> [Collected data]
———
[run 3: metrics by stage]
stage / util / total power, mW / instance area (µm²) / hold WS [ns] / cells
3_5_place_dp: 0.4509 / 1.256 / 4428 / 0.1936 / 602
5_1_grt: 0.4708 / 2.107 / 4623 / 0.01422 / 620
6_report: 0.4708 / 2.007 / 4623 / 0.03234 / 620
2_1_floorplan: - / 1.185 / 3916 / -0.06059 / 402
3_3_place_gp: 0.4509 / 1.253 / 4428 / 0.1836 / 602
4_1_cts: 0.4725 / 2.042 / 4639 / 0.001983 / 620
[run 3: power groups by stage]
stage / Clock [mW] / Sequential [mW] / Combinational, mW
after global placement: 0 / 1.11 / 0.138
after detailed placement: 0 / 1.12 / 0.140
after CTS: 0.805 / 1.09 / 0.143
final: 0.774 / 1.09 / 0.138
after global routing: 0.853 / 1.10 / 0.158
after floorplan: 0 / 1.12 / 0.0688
## src/hdl/sdam_regs.vh

```
`ifndef SDAM_REGS_VH
`define SDAM_REGS_VH
// command codes {cs_n, ras_n, cas_n, we_n}
`define SDAM_CMD_ACTIVE      4'h3
`define SDAM_CMD_READ        4'h5
`define SDAM_CMD_WRITE       4'h4
`define SDAM_CMD_PRECHARGE   4'h2
`define SDAM_CMD_LOAD_MODE   4'h0
// field positions
`define SDAM_SCOPE_BIT       10
`define SDAM_LANE_BITS       8
// read mask to high-z latency, clocks
`define SDAM_RD_MASK_LAT     2
// reset values
`define SDAM_MODE_RST        14'h0000
`define SDAM_ROW_RST         14'h0000
`define SDAM_COL_RST         14'h0000
`define SDAM_BANK_RST        2'h0
`define SDAM_AUTO_PRE_RST    1'h0
`endif

```

## src/hdl/sdam_lane.v

```verilog
`timescale 1ns/10ps
// one byte lane: write masking and delayed read output disable
module sdam_lane #(
    parameter LAT = 2
) (
    input  wire       ref_clk,
    input  wire       sys_rst,
    input  wire       mask,
    input  wire       wr_slot,
    input  wire       rd_slot,
    input  wire [7:0] wr_byte,
    input  wire [7:0] old_byte,
    output reg  [7:0] new_byte,
    output wire       out_en
);
    reg [LAT-1:0] rd_hiz_q;

    // masked write keeps the stored byte
    always @* begin
        if (wr_slot && mask)
            new_byte = old_byte;
        else
            new_byte = wr_byte;
    end

    // mask sampled now reaches the drivers LAT clocks later; LAT >= 2
    always @(posedge ref_clk or posedge sys_rst) begin
        if (sys_rst)
            rd_hiz_q <= {LAT{1'h1}};
        else
            rd_hiz_q <= {rd_hiz_q[LAT-2:0], mask};
    end

    assign out_en = rd_slot & ~rd_hiz_q[LAT-1];
endmodule

```

## src/hdl/sdam_decode.v

```verilog
// Operation
// - a byte mask high during a write leaves that stored byte unchanged.
// - a byte mask high during a read floats that lane two clocks later.
// - in the 16-bit organisation low mask is bits 7..0, high is 15..8.
// - in the 32-bit organisation mask bit n governs data byte n.
// - bank select names the bank for active, read, write and precharge.
// - bank select is ignored when precharge has the scope bit high.
// - active takes the row, read or write the column and auto precharge.
// - precharge closes all banks with scope high, else the selected bank.
// - load mode register takes its op-code from the address inputs.
// - every input is sampled on the rising clock edge; the write mask, the write command pins, wr_data, old_data, rd_slot and sys_rst act without a clock edge.
// - with chip select high the command is ignored.
`timescale 1ns/10ps
`include "sdam_regs.vh"
module sdam_decode #(
    parameter DQ_W   = 32,
    parameter ADDR_W = 14
) (
    input  wire                 ref_clk,
    input  wire                 sys_rst,
    input  wire                 cs_n,
    input  wire                 ras_n,
    input  wire                 cas_n,
    input  wire                 we_n,
    input  wire                 bank_select_bit0,
    input  wire                 bank_select_bit1,
    input  wire [ADDR_W-1:0]    addr,
    input  wire [DQ_W/8-1:0]    byte_mask,
    input  wire [DQ_W-1:0]      wr_data,
    input  wire [DQ_W-1:0]      old_data,
    input  wire                 rd_slot,
    output wire [DQ_W-1:0]      merged_data,
    output wire [DQ_W/8-1:0]    dq_oe,
    output reg  [ADDR_W-1:0]    mode_q,
    output reg  [ADDR_W-1:0]    row_q,
    output reg  [ADDR_W-1:0]    col_q,
    output reg  [1:0]           bank_q,
    output reg                  auto_pre_q,
    output reg                  act_q,
    output reg                  rd_q,
    output reg                  wr_q,
    output reg  [3:0]           close_q
);
    localparam NL = DQ_W / `SDAM_LANE_BITS;
    localparam NB = 4;
    // x16 parts build with DQ_W = 16: two lanes, low then high

    // command word, chip select in the top bit
    wire [3:0]        cmd;
    wire [1:0]        bank;
    wire              scope;
    wire              is_wr;
    wire              is_pre;
    wire              wr_slot;
    wire [NB-1:0]     bank_hot;
    wire [NB-1:0]     close_d;

    // next values
    reg  [ADDR_W-1:0] mode_d;
    reg  [ADDR_W-1:0] row_d;
    reg  [ADDR_W-1:0] col_d;
    reg  [1:0]        bank_d;
    reg               auto_pre_d;
    reg               act_d;
    reg               rd_d;
    reg               wr_d;

    assign cmd   = {cs_n, ras_n, cas_n, we_n};
    assign bank  = {bank_select_bit1, bank_select_bit0};
    assign scope = addr[`SDAM_SCOPE_BIT];

    // codes carry cs_n, so a deselected cycle never matches
    assign is_wr  = (cmd == `SDAM_CMD_WRITE);
    assign is_pre = (cmd == `SDAM_CMD_PRECHARGE);

    // write slot is the write command cycle and the cycle after it (wr_q)
    assign wr_slot = is_wr | wr_q;

    // lane n: bit n of the mask; for x16 low=0 high=1
    genvar i;
    generate
        for (i = 0; i < NL; i = i + 1) begin : g_lane
            sdam_lane #(
                .LAT (`SDAM_RD_MASK_LAT)
            ) u_lane (
                .ref_clk  (ref_clk),
                .sys_rst  (sys_rst),
                .mask     (byte_mask[i]),
                .wr_slot  (wr_slot),
                .rd_slot  (rd_slot),
                .wr_byte  (wr_data[i*`SDAM_LANE_BITS +: `SDAM_LANE_BITS]),
                .old_byte (old_data[i*`SDAM_LANE_BITS +: `SDAM_LANE_BITS]),
                .new_byte (merged_data[i*`SDAM_LANE_BITS +: `SDAM_LANE_BITS]),
                .out_en   (dq_oe[i])
            );
        end
    endgenerate

    // bank number as one bit per bank
    assign bank_hot = {{(NB-1){1'h0}}, 1'h1} << bank;

    // scope high closes every bank whatever the bank pins say
    genvar b;
    generate
        for (b = 0; b < NB; b = b + 1) begin : g_bank
            assign close_d[b] = is_pre & (scope | bank_hot[b]);
        end
    endgenerate

    // address captures hold until their own command comes
    always @* begin
        row_d      = row_q;
        col_d      = col_q;
        bank_d     = bank_q;
        auto_pre_d = auto_pre_q;
        case (cmd)
        `SDAM_CMD_ACTIVE: begin
            row_d  = addr;
            bank_d = bank;
        end
        `SDAM_CMD_READ: begin
            col_d      = addr;
            auto_pre_d = scope;
            bank_d     = bank;
        end
        `SDAM_CMD_WRITE: begin
            col_d      = addr;
            auto_pre_d = scope;
            bank_d     = bank;
        end
        default: begin
            // precharge keeps the last access bank; close_d names the bank from the bank pins
            bank_d = bank_q;
        end
        endcase
    end

    // op-code only moves on a load mode register command
    always @* begin
        mode_d = mode_q;
        case (cmd)
        `SDAM_CMD_LOAD_MODE: begin
            mode_d = addr;
        end
        default: begin
            mode_d = mode_q;
        end
        endcase
    end

    // one-cycle strobes for the array side
    always @* begin
        act_d = 1'h0;
        rd_d  = 1'h0;
        wr_d  = 1'h0;
        case (cmd)
        `SDAM_CMD_ACTIVE: begin
            act_d = 1'h1;
        end
        `SDAM_CMD_READ: begin
            rd_d = 1'h1;
        end
        `SDAM_CMD_WRITE: begin
            wr_d = 1'h1;
        end
        default: begin
            act_d = 1'h0;
        end
        endcase
    end

    // row and bank, sampled on the rising edge
    always @(posedge ref_clk or posedge sys_rst) begin
        if (sys_rst) begin
            row_q  <= `SDAM_ROW_RST;
            bank_q <= `SDAM_BANK_RST;
        end else begin
            row_q  <= row_d;
            bank_q <= bank_d;
        end
    end

    // column and auto precharge flag
    always @(posedge ref_clk or posedge sys_rst) begin
        if (sys_rst) begin
            col_q      <= `SDAM_COL_RST;
            auto_pre_q <= `SDAM_AUTO_PRE_RST;
        end else begin
            col_q      <= col_d;
            auto_pre_q <= auto_pre_d;
        end
    end

    // mode register
    always @(posedge ref_clk or posedge sys_rst) begin
        if (sys_rst) begin
            mode_q <= `SDAM_MODE_RST;
        end else begin
            mode_q <= mode_d;
        end
    end

    // strobes last one cycle, so a held command repeats them
    always @(posedge ref_clk or posedge sys_rst) begin
        if (sys_rst) begin
            act_q <= 1'h0;
            rd_q  <= 1'h0;
            wr_q  <= 1'h0;
        end else begin
            act_q <= act_d;
            rd_q  <= rd_d;
            wr_q  <= wr_d;
        end
    end

    // close strobes, one bit per bank
    always @(posedge ref_clk or posedge sys_rst) begin
        if (sys_rst) begin
            close_q <= 4'h0;
        end else begin
            close_q <= close_d;
        end
    end
endmodule

```
**config.mk**
```make
export PLATFORM = sky130hd
export DESIGN_NAME = pbcr_basic_control
export DESIGN_NICKNAME = d
export VERILOG_FILES = /design/src/pbcr_pkg.sv /design/src/pbcr_basic_control.sv
export VERILOG_INCLUDE_DIRS = /design/src
export SDC_FILE = /design/constraint.sdc
export NUM_CORES = 1
export LEC_CHECK = 0
export BUFFER_PORTS_ARGS = -buffer_cell sky130_fd_sc_hd__buf_2
export CAP_MARGIN = 20
export CORE_UTILIZATION = 30
export DETAILED_ROUTE_END_ITERATION = 8
export PLACE_DENSITY = 0.5
export SYNTH_ARGS = -nofsm -noshare
export SYNTH_HDL_FRONTEND = slang
export SYNTH_SLANG_ARGS = --single-unit
```
**constraint.sdc**
```tcl
create_clock -name ref_clk -period 2 [get_ports ref_clk]
set_clock_uncertainty 0.05 [all_clocks]
set_input_delay 0.2 -clock ref_clk [delete_from_list [all_inputs] [get_ports ref_clk]]
set_output_delay 0.2 -clock ref_clk [all_outputs]
set_load 0.05 [all_outputs]
```
**src/design/sbma_pkg.sv**
```systemverilog
// package for the system bus master arbiter
// assumes a single 125 MHz reference clock and synchronous reset
package sbma_pkg;
    // command delay, printed figure in ns, converted to reference clocks
    localparam int CMD_DELAY_NS = 100;
    localparam int CLK_PERIOD_NS = 8;
    localparam int CMD_DELAY_CYC =
        (CMD_DELAY_NS + CLK_PERIOD_NS - 1) / CLK_PERIOD_NS;
    localparam int CMD_DELAY_SHORT_CYC = 2;
    localparam int DLY_W = 8;
    localparam logic [DLY_W-1:0] DLY_LONG = DLY_W'(CMD_DELAY_CYC);
    localparam logic [DLY_W-1:0] DLY_SHORT = DLY_W'(CMD_DELAY_SHORT_CYC);
    localparam logic [1:0] SYNC_RESET = 2'h3;

    // one-hot command kinds, active high internally
    typedef struct packed {
        logic mem_rd;
        logic mem_wr;
        logic io_rd;
        logic io_wr;
    } sbma_cmd_t;

    // bus arbitration pins, all active low
    typedef struct packed {
        logic breq_n;
        logic bpro_n;
        logic busy_n;
    } sbma_arb_t;
endpackage

```
**src/design/sbma_arbiter.sv**
```systemverilog
// system bus master arbiter: local request capture, bus arbitration,
// command timing and acknowledge return
// assumes bus pins pass through pad logic; bclk_n arrives as a pin
//
// How it works
// - arbitration steps on the falling edge of the shared bus clock
// - a local off-board request is captured each cycle while idle; strobe always enabled
// - after one bclk rise then fall, request the bus and block priority
// - request feeds parallel resolver; priority out feeds next master
// - priority input low with busy free grants the bus; assert busy and drive enable
// - busy held means the bus is ours alone until released
// - drive enable gates address and data drivers; off means no drive
// - after drive enable and a delay, drive exactly one matching command
// - address on bus while owned; data moves in step with the command
// - slave acknowledge reaches cpu ready; cpu waits until it arrives
`timescale 1ns/100ps
module sbma_arbiter #(
    parameter int ADDR_W = 16,
    parameter int DATA_W = 8
) (
    // clock, reset, enable
    input wire logic ref_clk_i,
    input wire logic rst_i,
    input wire logic ce_i,
    // local cpu side
    input wire logic offboard_cmd_request_i,
    input wire logic cpu_mem_read_req_n_i,
    input wire logic cpu_mem_write_req_n_i,
    input wire logic cpu_io_read_req_n_i,
    input wire logic cpu_io_write_req_n_i,
    input wire logic command_delay_adjust_n_i,
    input wire logic [ADDR_W-1:0] cpu_addr_i,
    input wire logic [DATA_W-1:0] cpu_wdata_i,
    output logic [DATA_W-1:0] cpu_rdata_o,
    output logic cpu_ready_o,
    // bus arbitration pins
    input wire logic bclk_n_i,
    input wire logic bprn_n_i,
    input wire logic busy_n_i,
    output logic breq_n_o,
    output logic bpro_n_o,
    output logic busy_n_o,
    output logic busy_n_oe_o,
    output logic addr_data_drive_enable_n_o,
    // bus commands and acknowledges
    output logic mrdc_n_o,
    output logic mwtc_n_o,
    output logic iorc_n_o,
    output logic iowc_n_o,
    input wire logic xack_n_i,
    input wire logic aack_n_i,
    // bus address and data
    output logic [ADDR_W-1:0] bus_addr_o,
    output logic bus_addr_oe_o,
    input wire logic [DATA_W-1:0] bus_data_i,
    output logic [DATA_W-1:0] bus_data_o,
    output logic bus_data_oe_o
);
    typedef enum logic [2:0] {
        SBMA_IDLE, SBMA_WAIT_RISE, SBMA_WAIT_FALL, SBMA_REQ,
        SBMA_OWN, SBMA_CMD, SBMA_DONE
    } sbma_state_t;

    sbma_state_t state;
    logic [1:0] bclk_s;
    logic [1:0] bprn_s;
    logic [1:0] busy_s;
    logic [1:0] ack_s;
    logic [1:0] req_s;
    logic bclk_d;
    logic req_cap;
    localparam int DLY_W_L = sbma_pkg::DLY_W;
    logic [DLY_W_L-1:0] dly_cnt;
    sbma_pkg::sbma_cmd_t cmd_cap;
    sbma_pkg::sbma_cmd_t cmd_drv;
    logic rise;
    logic fall;
    logic ack;
    logic granted;

    function automatic sbma_pkg::sbma_cmd_t decode_cmd(
        input logic mr_n, input logic mw_n, input logic ir_n,
        input logic iw_n);
        sbma_pkg::sbma_cmd_t c;
        c = '0;
        // one command only, memory read first
        if (!mr_n) begin
            c.mem_rd = 1'b1;
        end else if (!mw_n) begin
            c.mem_wr = 1'b1;
        end else if (!ir_n) begin
            c.io_rd = 1'b1;
        end else if (!iw_n) begin
            c.io_wr = 1'b1;
        end
        return c;
    endfunction

    // pin synchronisers
    always_ff @(posedge ref_clk_i) begin
        if (rst_i) begin
            bclk_s <= sbma_pkg::SYNC_RESET;
            bprn_s <= sbma_pkg::SYNC_RESET;
            busy_s <= sbma_pkg::SYNC_RESET;
            ack_s <= sbma_pkg::SYNC_RESET;
            req_s <= 2'h0;
            bclk_d <= 1'b1;
        end else if (ce_i) begin
            bclk_s <= {bclk_s[0], bclk_n_i};
            bprn_s <= {bprn_s[0], bprn_n_i};
            busy_s <= {busy_s[0], busy_n_i};
            ack_s <= {ack_s[0], xack_n_i & aack_n_i};
            req_s <= {req_s[0], offboard_cmd_request_i};
            bclk_d <= bclk_s[1];
        end
    end

    assign rise = bclk_s[1] & ~bclk_d;
    assign fall = ~bclk_s[1] & bclk_d;
    assign ack = ~ack_s[1];
    // grant only when priority is ours and no one else holds busy
    assign granted = ~bprn_s[1] & busy_s[1];

    // request capture, strobe always on
    always_ff @(posedge ref_clk_i) begin
        if (rst_i) begin
            req_cap <= 1'b0;
            cmd_cap <= '0;
        end else if (ce_i) begin
            if (state == SBMA_IDLE) begin
                req_cap <= req_s[1];
                cmd_cap <= decode_cmd(cpu_mem_read_req_n_i,
                    cpu_mem_write_req_n_i, cpu_io_read_req_n_i,
                    cpu_io_write_req_n_i);
            end else if (state == SBMA_DONE) begin
                req_cap <= 1'b0;
                // kind for a follow-on command while the bus is held
                cmd_cap <= decode_cmd(cpu_mem_read_req_n_i,
                    cpu_mem_write_req_n_i, cpu_io_read_req_n_i,
                    cpu_io_write_req_n_i);
            end
        end
    end

    // arbitration sequencer
    always_ff @(posedge ref_clk_i) begin
        if (rst_i) begin
            state <= SBMA_IDLE;
        end else if (ce_i) begin
            unique case (state)
                SBMA_IDLE: begin
                    if (req_cap) begin
                        state <= SBMA_WAIT_RISE;
                    end
                end
                SBMA_WAIT_RISE: begin
                    if (rise) begin
                        state <= SBMA_WAIT_FALL;
                    end
                end
                SBMA_WAIT_FALL: begin
                    if (fall) begin
                        state <= SBMA_REQ;
                    end
                end
                SBMA_REQ: begin
                    if (fall && granted) begin
                        state <= SBMA_OWN;
                    end
                end
                SBMA_OWN: begin
                    if (dly_cnt == '0) begin
                        state <= SBMA_CMD;
                    end
                end
                SBMA_CMD: begin
                    if (ack) begin
                        state <= SBMA_DONE;
                    end
                end
                SBMA_DONE: begin
                    // slave drops ack when command withdrawn
                    if (!ack) begin
                        if (req_s[1]) begin
                            state <= SBMA_OWN;
                        end else begin
                            state <= SBMA_IDLE;
                        end
                    end
                end
            endcase
        end
    end

    // command delay counter
    always_ff @(posedge ref_clk_i) begin
        if (rst_i) begin
            dly_cnt <= '0;
        end else if (ce_i) begin
            if (state != SBMA_OWN) begin
                dly_cnt <= command_delay_adjust_n_i ? sbma_pkg::DLY_LONG
                                                    : sbma_pkg::DLY_SHORT;
            end else if (dly_cnt != '0) begin
                dly_cnt <= dly_cnt - 1'b1;
            end
        end
    end

    // command outputs and read data capture
    always_ff @(posedge ref_clk_i) begin
        if (rst_i) begin
            cmd_drv <= '0;
            cpu_rdata_o <= '0;
        end else if (ce_i) begin
            if (state == SBMA_OWN && dly_cnt == '0) begin
                cmd_drv <= cmd_cap;
            end else if (state == SBMA_CMD && ack) begin
                cmd_drv <= '0;
                if (cmd_drv.mem_rd || cmd_drv.io_rd) begin
                    cpu_rdata_o <= bus_data_i;
                end
            end
        end
    end

    // address and write data latch
    always_ff @(posedge ref_clk_i) begin
        if (rst_i) begin
            bus_addr_o <= '0;
            bus_data_o <= '0;
        end else if (ce_i && state == SBMA_OWN) begin
            bus_addr_o <= cpu_addr_i;
            bus_data_o <= cpu_wdata_i;
        end
    end

    logic own;
    assign own = (state == SBMA_OWN) || (state == SBMA_CMD) ||
                 (state == SBMA_DONE);
    assign breq_n_o = ~((state == SBMA_REQ) || own);
    assign bpro_n_o = (state == SBMA_IDLE) ? bprn_s[1] : 1'b1;
    assign busy_n_o = ~own;
    assign busy_n_oe_o = own;
    assign addr_data_drive_enable_n_o = ~own;
    assign bus_addr_oe_o = own;
    assign bus_data_oe_o = own & (cmd_drv.mem_wr | cmd_drv.io_wr);
    assign mrdc_n_o = ~cmd_drv.mem_rd;
    assign mwtc_n_o = ~cmd_drv.mem_wr;
    assign iorc_n_o = ~cmd_drv.io_rd;
    assign iowc_n_o = ~cmd_drv.io_wr;
    assign cpu_ready_o = (state == SBMA_CMD) & ack;

    // assertions
    property p_one_cmd;
        @(posedge ref_clk_i) disable iff (rst_i)
        $onehot0({mrdc_n_o, mwtc_n_o, iorc_n_o, iowc_n_o} ^ 4'hf);
    endproperty
    a_one_cmd: assert property (p_one_cmd) else $error("two commands");

    property p_cmd_needs_enable;
        @(posedge ref_clk_i) disable iff (rst_i)
        (!mrdc_n_o || !mwtc_n_o || !iorc_n_o || !iowc_n_o)
            |-> !addr_data_drive_enable_n_o && bus_addr_oe_o;
    endproperty
    a_cmd_needs_enable: assert property (p_cmd_needs_enable)
        else $error("command without drive enable");

    property p_busy_with_enable;
        @(posedge ref_clk_i) disable iff (rst_i)
        busy_n_o == addr_data_drive_enable_n_o;
    endproperty
    a_busy_with_enable: assert property (p_busy_with_enable)
        else $error("busy and enable differ");

    property p_breq_blocks_pro;
        @(posedge ref_clk_i) disable iff (rst_i)
        !breq_n_o |-> bpro_n_o;
    endproperty
    a_breq_blocks_pro: assert property (p_breq_blocks_pro)
        else $error("priority passed while requesting");

    property p_busy_has_breq;
        @(posedge ref_clk_i) disable iff (rst_i)
        !busy_n_o |-> !breq_n_o;
    endproperty
    a_busy_has_breq: assert property (p_busy_has_breq)
        else $error("busy without request");

    property p_ready_only_on_ack;
        @(posedge ref_clk_i) disable iff (rst_i)
        cpu_ready_o |-> ack;
    endproperty
    a_ready_only_on_ack: assert property (p_ready_only_on_ack)
        else $error("ready without acknowledge");

    property p_cmd_ends_after_ack;
        @(posedge ref_clk_i) disable iff (rst_i)
        (cpu_ready_o && ce_i) |=> (mrdc_n_o && mwtc_n_o && iorc_n_o &&
                                   iowc_n_o);
    endproperty
    a_cmd_ends_after_ack: assert property (p_cmd_ends_after_ack)
        else $error("command held after acknowledge");

    property p_grant_on_fall;
        @(posedge ref_clk_i) disable iff (rst_i)
        ($fell(busy_n_o) && $past(state) == SBMA_REQ) |-> $past(fall);
    endproperty
    a_grant_on_fall: assert property (p_grant_on_fall)
        else $error("grant taken off falling edge");

    property p_no_drive_idle;
        @(posedge ref_clk_i) disable iff (rst_i)
        addr_data_drive_enable_n_o |-> !bus_addr_oe_o && !bus_data_oe_o;
    endproperty
    a_no_drive_idle: assert property (p_no_drive_idle)
        else $error("drivers on while disabled");
endmodule // sbma_arbiter

```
———
> [Work required] Every line above that has the string "during" needs to be copied.

> [Result]
// - a byte mask high during a write leaves that stored byte unchanged.
// - a byte mask high during a read floats that lane two clocks later.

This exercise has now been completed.